Jan Greijn
Jan Greijn

Bijvangst

Algemeen

Zo af en toe ga ik op zoek op internet naar mijn middelbare school. Veel verder dan een foto van het immense gebouw, het Sint Jozef Studiehuis in Tilburg, kom ik niet. Soms valt mijn oog op beschrijvingen van oud-leraren als de leraar Duits, een Zeeuw, die wij Boems noemden. Ik geloof dat ik zelf die bijnaam in omloop bracht. Het Duitse woord ‘Etwa’ betekent bovendien, ongeveer, eventueel, misschien en soms. De leraar suggereerde B.o.e.m.s. als ezelsbruggetje.

De bijnaam was geboren. Als tiener doe je soms driest, ook als je priester-student op een katholiek klein-seminarie bent. Een ietsiepietsie schaam ik me. Achteraf. Een laffe achteraf zonder enige waarde. Meneer Boonman, zo heette hij, is allang dood. Het was een heel aardige man, hij kon alleen niet zo goed Ordnung houden.

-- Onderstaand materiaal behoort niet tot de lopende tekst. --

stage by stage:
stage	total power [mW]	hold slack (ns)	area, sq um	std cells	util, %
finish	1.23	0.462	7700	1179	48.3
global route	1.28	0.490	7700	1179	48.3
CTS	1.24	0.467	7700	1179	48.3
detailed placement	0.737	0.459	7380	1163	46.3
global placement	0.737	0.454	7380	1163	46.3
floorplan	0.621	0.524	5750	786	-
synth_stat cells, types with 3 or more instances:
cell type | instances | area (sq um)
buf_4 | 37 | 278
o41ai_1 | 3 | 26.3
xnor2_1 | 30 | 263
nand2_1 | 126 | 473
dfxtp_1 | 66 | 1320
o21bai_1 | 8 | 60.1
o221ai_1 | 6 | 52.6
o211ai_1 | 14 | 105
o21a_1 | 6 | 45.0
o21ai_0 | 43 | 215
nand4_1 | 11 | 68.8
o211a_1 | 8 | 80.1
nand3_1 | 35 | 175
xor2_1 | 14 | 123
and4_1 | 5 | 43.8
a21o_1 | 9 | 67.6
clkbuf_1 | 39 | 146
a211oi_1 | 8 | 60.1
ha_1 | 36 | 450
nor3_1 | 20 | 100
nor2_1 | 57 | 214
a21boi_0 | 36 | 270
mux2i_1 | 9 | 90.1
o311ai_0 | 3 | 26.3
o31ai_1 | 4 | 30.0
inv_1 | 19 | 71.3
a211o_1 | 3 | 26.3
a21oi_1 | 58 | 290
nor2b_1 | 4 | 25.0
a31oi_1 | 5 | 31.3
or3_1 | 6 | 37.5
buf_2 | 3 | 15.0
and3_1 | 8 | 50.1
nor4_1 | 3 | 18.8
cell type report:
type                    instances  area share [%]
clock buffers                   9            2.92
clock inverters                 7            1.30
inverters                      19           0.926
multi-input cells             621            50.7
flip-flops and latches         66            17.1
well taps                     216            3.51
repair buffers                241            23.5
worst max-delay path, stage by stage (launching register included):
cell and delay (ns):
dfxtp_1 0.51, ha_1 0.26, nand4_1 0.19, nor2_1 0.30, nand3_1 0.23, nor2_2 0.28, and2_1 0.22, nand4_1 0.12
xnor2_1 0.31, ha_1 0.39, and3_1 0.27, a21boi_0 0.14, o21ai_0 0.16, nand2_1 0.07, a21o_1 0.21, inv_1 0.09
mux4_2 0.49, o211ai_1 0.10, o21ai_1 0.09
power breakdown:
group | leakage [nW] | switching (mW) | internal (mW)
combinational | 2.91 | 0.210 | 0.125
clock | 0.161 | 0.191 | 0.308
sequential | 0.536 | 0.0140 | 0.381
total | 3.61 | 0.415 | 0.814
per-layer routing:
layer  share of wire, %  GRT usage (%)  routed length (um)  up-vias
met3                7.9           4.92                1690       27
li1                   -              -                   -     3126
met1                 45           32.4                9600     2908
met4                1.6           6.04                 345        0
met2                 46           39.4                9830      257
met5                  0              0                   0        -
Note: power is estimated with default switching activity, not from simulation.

Die zoektocht naar mijn middelbare-schooltijd speelt soms op, omdat de leerlingen uit het hele land kwamen, die na afronding van de studie ook weer overal heen vlogen. We verloren elkaar dus uit het oog. Een heel enkele keer kruisten onze paden, maar na vele decennia zijn herinnering en herkenning moeizaam, of lopen we elkaar nietsvermoedend voorbij. Een beetje jaloers ben ik soms op mensen die hun hele leven op één plek woonden, leerden en leven. Al duurt die jaloersheid vaak maar kort. Ik had mijn rondreis door Nederland niet willen missen.

Boems reageerde ooit op een krantenverslag van mijn reis naar Indonesië, in het spoor van koningin Beatrix. Ik had het aantal inwoners van dat prachtland verkeerd vermeld, schreef Boonman oplettend in een lezersbrief aan de krant. Waarbij hij aantekende dat ‘t hem tegenviel van zijn oud-leerling, die hij zeer gewaardeerd had. Ik bloosde toen met stille schaamte.